Lovely man, lovely woman

Wackadoo wackadoo wackadoo wackadoo... If you haven't been following the controversy over the Southern California car-dealership ad that offended just about every sentient being who encountered it (and thanks to Consumerist, the whole world did), you'll be interested to hear that the Kieffe & Sons dealership has apologized apologized and then rescinded it, but the guy who claims to have written and recorded the ad most emphatically does not. So did "JW Horne" really have the dealership's approval for that bigoted mess? (ETA: Yup.)

But at least this guy is merely kicking the shins of people old enough to not be much bothered by him. And then we have Wendy Portillo, the current front-runner for the 2008 Lori Drew Grownup-Card Revocation Award. Ms. Portillo, as of this writing still a kindergarten teacher at Port. St. Lucie's Morningside school, took a dislike to a boy in her class who has been diagnosed with Asperger's. She chose to express her dislike by having the other children, including the only friend little Alex Barton has ever made, "vote him out of class" -- yes, just like Survivor. The vote was 14-2. Class-ay lady, Wendy Portillo.

I invoked Lori Drew, the woman at the center of the Megan Meier suicide, and though I don't think it's going to come to a bedroom-closet hanging, I have a bad feeling that little Alex is going to be carrying this for a long, long time. (I had a run-in with a kindergarten teacher who made fun of me in front of the class and I still remember it vividly. And I thought of it when I saw that same teacher 25 years later, shuffling down the hall at my grandmother's nursing home, destroyed by Alzheimer's.

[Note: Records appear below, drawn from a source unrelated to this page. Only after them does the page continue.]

<file path="src/rtl/counter_ctrl_pkg.sv">
// Shared types and constants for the counter_ctrl sequencing controller.
package counter_ctrl_pkg;

    localparam int unsigned WIDTH_DEF = 8;

    typedef enum logic [1:0] {
        ST_IDLE = 2'd0,
        ST_RUN  = 2'd1,
        ST_HOLD = 2'd2,
        ST_DONE = 2'd3
    } ctrl_state_t;

    // A window is in progress while running or paused.
    function automatic logic is_busy(input ctrl_state_t s);
        return (s == ST_RUN) || (s == ST_HOLD);
    endfunction

endpackage

</file>
<file path="src/rtl/counter_ctrl_count_core.sv">
// Event count register with clr > load0 > inc priority and a terminal-count compare.
module count_core #(
    parameter int unsigned WIDTH = 8
) (
    input  logic             clk,
    input  logic             rst,
    input  logic             clr_i,
    input  logic             load0_i,
    input  logic             inc_i,
    input  logic [WIDTH-1:0] tc_i,
    output logic [WIDTH-1:0] count_o,
    output logic             term_c_o
);

    logic [WIDTH-1:0] count_q;
    logic [WIDTH-1:0] count_d;
    logic [WIDTH-1:0] count_inc;

    assign count_inc = count_q + WIDTH'(1);
    assign term_c_o  = (count_inc == tc_i);
    assign count_o   = count_q;

    always_comb begin
        count_d = count_q;
        if (clr_i) begin
            count_d = '0;
        end else if (load0_i) begin
            count_d = '0;
        end else if (inc_i) begin
            count_d = count_inc;
        end
    end

    always_ff @(posedge clk or posedge rst) begin
        if (rst) begin
            count_q <= '0;
        end else begin
            count_q <= count_d;
        end
    end

endmodule

</file>
<file path="src/rtl/counter_ctrl.sv">
// Sequencing controller for a gated event-counting window: arm, run, pause,
// terminate, with one-shot or periodic (wrap) completion.
module counter_ctrl
    import counter_ctrl_pkg::*;
#(
    parameter int unsigned WIDTH = WIDTH_DEF
) (
    input  logic             clk,
    input  logic             rst,
    input  logic             start,
    input  logic             stop,
    input  logic             clear,
    input  logic             mode_wrap,
    input  logic [WIDTH-1:0] tc_value,
    input  logic             in,
    output logic [WIDTH-1:0] count,
    output logic             busy,
    output logic             done,
    output logic             overflow,
    output logic             err
);

    ctrl_state_t      state_q, state_d;
    logic [WIDTH-1:0] tc_q, tc_d;
    logic             wrap_q, wrap_d;
    logic             done_q, done_d;
    logic             ovf_q, ovf_d;
    logic             err_q, err_d;
    logic             busy_q, busy_d;

    logic             core_clr_c;
    logic             core_load0_c;
    logic             core_inc_c;
    logic             term_c;

    count_core #(
        .WIDTH (WIDTH)
    ) u_core (
        .clk      (clk),
        .rst      (rst),
        .clr_i    (core_clr_c),
        .load0_i  (core_load0_c),
        .inc_i    (core_inc_c),
        .tc_i     (tc_q),
        .count_o  (count),
        .term_c_o (term_c)
    );

    // Next-state and flag logic; command priority clear > stop > start > counting.
    always_comb begin
        state_d      = state_q;
        tc_d         = tc_q;
        wrap_d       = wrap_q;
        ovf_d        = ovf_q;
        done_d       = 1'b0;
        err_d        = 1'b0;
        core_clr_c   = 1'b0;
        core_load0_c = 1'b0;
        core_inc_c   = 1'b0;

        if (clear) begin
            state_d    = ST_IDLE;
            ovf_d      = 1'b0;
            core_clr_c = 1'b1;
        end else if (stop) begin
            if (state_q == ST_RUN) begin
                state_d = ST_HOLD;
            end
        end else if (start && (state_q == ST_IDLE || state_q == ST_DONE)) begin
            if (tc_value == '0) begin
                err_d = 1'b1;
            end else begin
                tc_d         = tc_value;
                wrap_d       = mode_wrap;
                ovf_d        = 1'b0;
                core_load0_c = 1'b1;
                state_d      = ST_RUN;
            end
        end else if (start && state_q == ST_HOLD) begin
            state_d = ST_RUN;
        end else if (state_q == ST_RUN && in) begin
            if (term_c) begin
                done_d = 1'b1;
                if (wrap_q) begin
                    core_load0_c = 1'b1;
                    ovf_d        = 1'b1;
                end else begin
                    core_inc_c = 1'b1;
                    state_d    = ST_DONE;
                end
            end else begin
                core_inc_c = 1'b1;
            end
        end

        busy_d = is_busy(state_d);
    end

    always_ff @(posedge clk or posedge rst) begin
        if (rst) begin
            state_q <= ST_IDLE;
            tc_q    <= '0;
            wrap_q  <= 1'b0;
            done_q  <= 1'b0;
            ovf_q   <= 1'b0;
            err_q   <= 1'b0;
            busy_q  <= 1'b0;
        end else begin
            state_q <= state_d;
            tc_q    <= tc_d;
            wrap_q  <= wrap_d;
            done_q  <= done_d;
            ovf_q   <= ovf_d;
            err_q   <= err_d;
            busy_q  <= busy_d;
        end
    end

    assign busy     = busy_q;
    assign done     = done_q;
    assign overflow = ovf_q;
    assign err      = err_q;

endmodule
</file>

Just, you know, saying. Memory's funny that way.)

Offline, these things move slowly. Alex is staying home for now, the Portillo woman has been "reassigned," and the lawyers are assembling, though the Florida state's attorney's office says they can't find grounds for charging the woman with any crime. Online, on the other hand... I mentioned Lori Drew, right? Readers at the TCPlam scared up an email address, phone numbers and an address or two; Digg backed their play, and the Autistic Self Advocacy Network is all over the situation. (And then there are the more extensive efforts.)

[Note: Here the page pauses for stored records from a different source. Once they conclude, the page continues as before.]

--- src/rtl/out_serial_tx_defs.svh ---
// Shared encodings for the serial transmitter FSM and frame geometry.
// Also pulled in by the console decoder on the bench side via the package.
`ifndef OUT_SERIAL_TX_DEFS_SVH
`define OUT_SERIAL_TX_DEFS_SVH

`define OST_ST_IDLE  2'd0
`define OST_ST_START 2'd1
`define OST_ST_DATA  2'd2
`define OST_ST_STOP  2'd3

// Start + 8 data + stop
`define OST_FRAME_BITS 10

`endif

--- src/rtl/out_serial_tx_pkg.sv ---
// Types and constants shared by the serial transmitter and its FIFO.
package out_serial_tx_pkg;

`include "out_serial_tx_defs.svh"

   typedef enum logic [1:0] {
      StIdle  = `OST_ST_IDLE,
      StStart = `OST_ST_START,
      StData  = `OST_ST_DATA,
      StStop  = `OST_ST_STOP
   } tx_state_e;

   localparam int unsigned FrameBits = `OST_FRAME_BITS;
   localparam int unsigned DataBits  = 8;

endpackage

--- src/rtl/byte_fifo.sv ---
// Byte-wide FIFO; a push while full is still accepted if a pop lands on the same edge.
module byte_fifo #(
   parameter int unsigned DEPTH = 4
) (
   input  logic                   clk,
   input  logic                   reset,
   input  logic                   push,
   input  logic [7:0]             din,
   input  logic                   pop,
   output logic [7:0]             dout,
   output logic [$clog2(DEPTH):0] count,
   output logic                   full,
   output logic                   empty
);

   localparam int unsigned PtrW = $clog2(DEPTH);
   localparam int unsigned CntW = PtrW + 1;

   logic [7:0]      mem_q [DEPTH];
   logic [PtrW-1:0] wr_ptr_q, wr_ptr_d;
   logic [PtrW-1:0] rd_ptr_q, rd_ptr_d;
   logic [CntW-1:0] count_q, count_d;
   logic            push_ok;
   logic            pop_ok;

   assign full    = (count_q == CntW'(DEPTH));
   assign empty   = (count_q == '0);
   assign count   = count_q;
   assign dout    = mem_q[rd_ptr_q];
   assign pop_ok  = pop & ~empty;
   assign push_ok = push & (~full | pop_ok);

   // Pointer and occupancy next-state; pointers wrap naturally at the power-of-two depth
   always_comb begin
      wr_ptr_d = wr_ptr_q;
      rd_ptr_d = rd_ptr_q;
      count_d  = count_q;
      if (push_ok) wr_ptr_d = wr_ptr_q + PtrW'(1);
      if (pop_ok)  rd_ptr_d = rd_ptr_q + PtrW'(1);
      unique case ({push_ok, pop_ok})
         2'b10:   count_d = count_q + CntW'(1);
         2'b01:   count_d = count_q - CntW'(1);
         default: count_d = count_q;
      endcase
   end

   // Pointer and occupancy registers
   always_ff @(posedge clk) begin
      if (reset) begin
         wr_ptr_q <= '0;
         rd_ptr_q <= '0;
         count_q  <= '0;
      end else begin
         wr_ptr_q <= wr_ptr_d;
         rd_ptr_q <= rd_ptr_d;
         count_q  <= count_d;
      end
   end

   // Storage; a write on a reset edge is discarded
   always_ff @(posedge clk) begin
      if (!reset && push_ok) mem_q[wr_ptr_q] <= din;
   end

endmodule

--- src/rtl/out_serial_tx.sv ---
// 8N1 serial transmitter fed from the CPU output strobe through a small FIFO.
module out_serial_tx
   import out_serial_tx_pkg::*;
#(
   parameter int unsigned CLKS_PER_BIT = 4,
   parameter int unsigned DEPTH        = 4
) (
   input  logic                   clk,
   input  logic                   reset,
   input  logic                   doOut,
   input  logic [7:0]             dbus,
   output logic                   tx,
   output logic                   busy,
   output logic                   full,
   output logic [$clog2(DEPTH):0] count,
   output logic                   overflow
);

   localparam int unsigned         CycW    = $clog2(CLKS_PER_BIT);
   localparam logic [CycW-1:0]     CycLast = CycW'(CLKS_PER_BIT - 1);
   localparam logic [2:0]          BitLast = 3'(DataBits - 1);

   tx_state_e             state_q, state_d;
   logic                  tx_q, tx_d;
   logic [DataBits-1:0]   shift_q, shift_d;
   logic [2:0]            bit_q, bit_d;
   logic [CycW-1:0]       cyc_q, cyc_d;
   logic                  overflow_q, overflow_d;
   logic                  pop;
   logic [7:0]            fifo_dout;
   logic                  fifo_full;
   logic                  fifo_empty;
   logic                  cyc_last;

   byte_fifo #(
      .DEPTH (DEPTH)
   ) u_fifo (
      .clk   (clk),
      .reset (reset),
      .push  (doOut),
      .din   (dbus),
      .pop   (pop),
      .dout  (fifo_dout),
      .count (count),
      .full  (fifo_full),
      .empty (fifo_empty)
   );

   assign cyc_last = (cyc_q == CycLast);
   assign tx       = tx_q;
   assign full     = fifo_full;
   assign overflow = overflow_q;
   assign busy     = (state_q != StIdle) | ~fifo_empty;

   // A write is only dropped when full and no pop frees a slot on the same edge
   always_comb begin
      overflow_d = overflow_q | (doOut & fifo_full & ~pop);
   end

   // Frame sequencing: start bit, eight data bits LSB first, stop bit
   always_comb begin
      state_d = state_q;
      tx_d    = tx_q;
      shift_d = shift_q;
      bit_d   = bit_q;
      cyc_d   = cyc_q;
      pop     = 1'b0;
      unique case (state_q)
         StIdle: begin
            tx_d = 1'b1;
            if (!fifo_empty) begin
               pop     = 1'b1;
               shift_d = fifo_dout;
               tx_d    = 1'b0;
               cyc_d   = '0;
               state_d = StStart;
            end
         end
         StStart: begin
            if (cyc_last) begin
               tx_d    = shift_q[0];
               bit_d   = '0;
               cyc_d   = '0;
               state_d = StData;
            end else begin
               cyc_d = cyc_q + CycW'(1);
            end
         end
         StData: begin
            if (cyc_last) begin
               cyc_d = '0;
               if (bit_q == BitLast) begin
                  tx_d    = 1'b1;
                  state_d = StStop;
               end else begin
                  shift_d = shift_q >> 1;
                  tx_d    = shift_q[1];
                  bit_d   = bit_q + 3'd1;
               end
            end else begin
               cyc_d = cyc_q + CycW'(1);
            end
         end
         StStop: begin
            if (cyc_last) begin
               cyc_d = '0;
               // Queued data starts the next frame with no idle gap
               if (!fifo_empty) begin
                  pop     = 1'b1;
                  shift_d = fifo_dout;
                  tx_d    = 1'b0;
                  state_d = StStart;
               end else begin
                  state_d = StIdle;
               end
            end else begin
               cyc_d = cyc_q + CycW'(1);
            end
         end
         default: state_d = StIdle;
      endcase
   end

   // State, line and sticky flag registers
   always_ff @(posedge clk) begin
      if (reset) begin
         state_q    <= StIdle;
         tx_q       <= 1'b1;
         shift_q    <= '0;
         bit_q      <= '0;
         cyc_q      <= '0;
         overflow_q <= 1'b0;
      end else begin
         state_q    <= state_d;
         tx_q       <= tx_d;
         shift_q    <= shift_d;
         bit_q      <= bit_d;
         cyc_q      <= cyc_d;
         overflow_q <= overflow_d;
      end
   end

endmodule
--- config.mk ---
export PLATFORM = sky130hd
export DESIGN_NAME = out_serial_tx
export DESIGN_NICKNAME = d
export VERILOG_FILES = /design/src/rtl/out_serial_tx_pkg.sv /design/src/rtl/byte_fifo.sv /design/src/rtl/out_serial_tx.sv
export VERILOG_INCLUDE_DIRS = /design/src /design/src/rtl
export SDC_FILE = /design/constraint.sdc
export NUM_CORES = 1
export LEC_CHECK = 0
export CORE_MARGIN = 4
export CORE_UTILIZATION = 30
export CTS_CLUSTER_SIZE = 24
export DETAILED_ROUTE_END_ITERATION = 16
export SLEW_MARGIN = 20
export SYNTH_ARGS = -nofsm -noshare
export SYNTH_HDL_FRONTEND = slang
export SYNTH_SLANG_ARGS = --single-unit
--- constraint.sdc ---
create_clock -name clk -period 6.4 [get_ports clk]
set_clock_uncertainty 0.2 [all_clocks]
set_input_delay 0.64 -clock clk [delete_from_list [all_inputs] [get_ports clk]]
set_output_delay 0.64 -clock clk [all_outputs]
set_load 0.03 [all_outputs]
==> results.yml <==
outcome:
  status: "finished, final reports clean"
timing:
  finalHoldViolCount: 0
  period_needed_ns: 3.03
  fmax_ghz: 0.330
  fin_crit_sh_pct: 47.4
  fin_setup_tns_ns: 0
  finalSetupViolCount: 0
  rsz0062_at_grt: "false"
  fin_ws_ns: 3.37
  relSlewSlack_pct: 44.9
  worst_pin_slew_ns: 0.825
  drv_slew: 0
placed_design:
  dp.cells: 325
  numPortBuffers: 17
  place_hpwl_um: 3430
  gp_congestion: 0.715
  pre_cts_slack_ns: 3.40
  dpl_cell_area_um2: 2870
logic_synthesis:
  synth_cell_types: 44
  synthCells: 211
  synth_top_area_share_pct: 37.1
  syn_nets: 236
  ys_seq_area_share_pct: 57.2
  netlist_area_um2: 2590
  synth.most_common_cell: "edfxtp_1"
  synth-seq-cells: 58
  synth.yosys.warnings: 0
  ys_top_cells_by_count: "edfxtp_1, dfxtp_1, nor2_1"
  post_synth.cell_area_avg_um2: 12.3
  synthFlopType: "edfxtp_1"
  yosysTopAreaCell: "edfxtp_1"
  async_flop_share_pct: 0
  synth_edf_count: 32
  synthTopCellsByArea: "edfxtp_1, dfxtp_1, ha_1"
layout:
  stdcell_count: 341
  fin_area_um2: 3100
  nets: 256
  diodes: 0
  drive_above_1_share_pct: 14.0
  syn2layout_area_growth_pct: 19.5
  fillers: 811
  fin_util_pct: 37.3
drt:
  drt-total-wl_um: 4790
  drtIter0Drc: 76
  drc: 0
  dr_total_vias: 1646
  ant_nets: 0
  routedWlPerCell_um: 14.0
  avgViaCountPerCell: 4.83
  drtPass1Iterations: 4
grt:
  grt_pass1_vias: 1654
  grt_usage_pct: 10.3
  grt_antenna_before_repair: 0
  grt.overflow.total: 0
  grt_pass1_wl_um: 8050
  grt_max_degree: 30
setup_path:
  slowest_delay_ns: 0.41
  start_kind: "flip-flop"
  cp.required_ns: 6.46
  cp.arrival_ns: 3.09
  worstPathCellList: "inv_1 -> ha_1 -> a21oi_1 -> o21ai_2 -> nand2_1 -> ha_1 -> inv_1 -> fa_1 -> xor2_1 -> or3_1 -> a21oi_1"
  r2r_cells: 11
  crit_slowest_cell: "dfxtp_1"
  end_kind: "flip-flop"
  critPathMaxFanout: 5
  critPathKind: "reg2reg"
cts:
  ctsResizeCount: 0
  holdBufCountCts: 0
  cts_buffer_depth: 2
  cts_made_buffers: 9
  h-tree-depth: 3
  clk_latency_ns: 0.33
  tritoncts: "yes"
  cts_sinks: 58
  ctsRootBufferMaster: "clkbuf_8"
  postCtsSetupBuffers: 0
  clkTransAtPathRegs_ns: 0.07
die:
  io_pins: 18
  initial_utilization_pct: 31.2
  core_um2: 8300
  die_y_um: 101
  die_x_um: 101
  die-area_um2: 10200
  rows: 33
flow_run:
  cap_violations: 0
worst_hold_path:
  min_path_type: "reg2reg"
  hold_depth: 2
pwr:
  powerDensity_nw_per_um2: 457
  cellLeakagePower_nw: 1.03
  peakVddDrop_uv: 116
-- through the flow --
stage                     hold WS, ns  power [mW]
after floorplan                 0.237       0.928
after global placement          0.234        1.06
after detailed placement        0.247        1.06
after CTS                       0.256        1.43
after global routing            0.293        1.52
final                           0.251        1.42
-- per-layer routing --
metal	share of wire (%)	GRT usage [%]
met5	0	0
met4	1.5	5.52
met1	48	12.9
met2	48	15.9
met3	2.5	3.11
-- state kept, by name (all words and copies together) (netlist names), named ones only --
name / cells
bit_q: 3
cyc_q: 2
overflow: 1
shift_q: 8
state_q: 2
tx: 1
u_fifo.count: 3
u_fifo.mem_q: 32
u_fifo.rd_ptr_q: 2
u_fifo.wr_ptr_q: 2
-- critical path, delay by kind of cell (launching register included) --
kind	cells	cell delay, ns
adders and majority gates	3	0.85
buffers and inverters	2	0.16
DFF	1	0.41
xor gates and xnor gates	1	0.15
and+or+nand+nor	2	0.56
AOI/OAI and AO/OA	3	0.64
-- cell families after synthesis --
group,synth area share (%)
buffers and inverters,2.90
adders and majority gates,7.05
DFF,57.2
muxes,7.10
and+or+nand+nor,11.0
xor gates and xnor gates,1.35
AOI/OAI and AO/OA,13.4
-- cell type report --
class | count | area, um^2 | share of cell area (%)
Clock buffer | 9 | 124 | 4.00
Clock inverter | 7 | 93.8 | 3.03
Inverter | 9 | 33.8 | 1.09
Multi-Input combinational cell | 135 | 1050 | 34.1
Sequential cell | 58 | 1480 | 47.8
Tap cell | 105 | 131 | 4.24
Timing Repair Buffer | 18 | 178 | 5.74
-- cell usage in the layout, fill, tap and decap left out, types with 2 or more instances in the layout --
cell type        Yosys  routed
a21o_1               2       2
mux2i_1             15      15
nand2b_1             3       3
nand2_1              5       5
edfxtp_1            32      32
a22oi_1              3       3
inv_1                9       9
o21ai_0              3       3
clkbuf_8             0       9
nor3b_2              0       4
ha_1                13      13
nor3_1              10      10
clkinv_2             0       2
nand3b_1             2       2
a21oi_1             10      10
clkinvlp_4           0       2
o21ai_2              2       2
xnor2_1              2       2
a22o_1               2       2
xor2_1               2       2
nor2_1              18      18
dfxtp_1             26      26
o22ai_1              7       7
a211oi_1             8       8
bufinv_16            0       2
or3_1                2       2
nand3_1              4       4
clkdlybuf4s50_1      0      17
-- final timing paths --
kind	start	to	slack, ns
setup reg to reg	state_q[1]	u_fifo.count[2]	3.37
setup / recovery	state_q[1]	u_fifo.count[2]	3.37
hold / removal	overflow	overflow	0.25
hold reg to reg	overflow	overflow	0.25
-- power by group --
| part | switching (mW) | internal, mW |
|---|---|---|
| logic | 0.311 | 0.228 |
| registers | 0.0512 | 0.460 |
| clock network | 0.147 | 0.218 |
Note: power is estimated with default switching activity, not from simulation.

And my hope? Other than a fond desire for Ms. Portillo to feel the social enlightenment that comes from enhanced contact with a wide, wide selection of her fellow humans, I best like one Digg patron's suggestion: Turn the class over to the two children that voted no. (What, would they be less mature than Wendy Portillo?) If you're that kind of independent thinker at five, you're already on the road to being the kind of person I hope to know. (ETA: Or you could be the kid in Indiana who busted his abusive kindergarten teacher by surreptitiously recording what she says. The fact that the Indiana teachers' union is defending teacher Kristen Woodward by claiming her "human dignity" is being abused by these revelations may help the other 49 states understand why even good progressives such as myself suspect that teachers' unions ought to be broken up like cheap crockery. Looks from here like Woodward's got exactly the amount of dignity she afforded little Gabe Ross.)

Oh, and if you'd like to do something sweet for Alex and the kids in his class? The Net's got that too.

2 comments:

Maddy said...

I love the idea of taping the teacher! Oh if only we'd had that kind of technology when I was a small person.
Cheers

AG said...

Hi maddy! Oh, *so* agreed. I have a mental top-5 list of moments I'd sure like to have had a record of, in fact; the kindergarten incident's on there, but it's not the top item. (Why yes, I *was* that kid you kept finding in the principal's office. Of course.) can't imagine how much worse it would have been if my parents hadn't been really willing to listen to my side of the story; I can remember a few fiery school entrances from my mom, really to kick ass on my behalf. It meant a lot -- and I think it gave me a *greater* respect for authority, seeing that bad authority could be challenged. Yay Mom!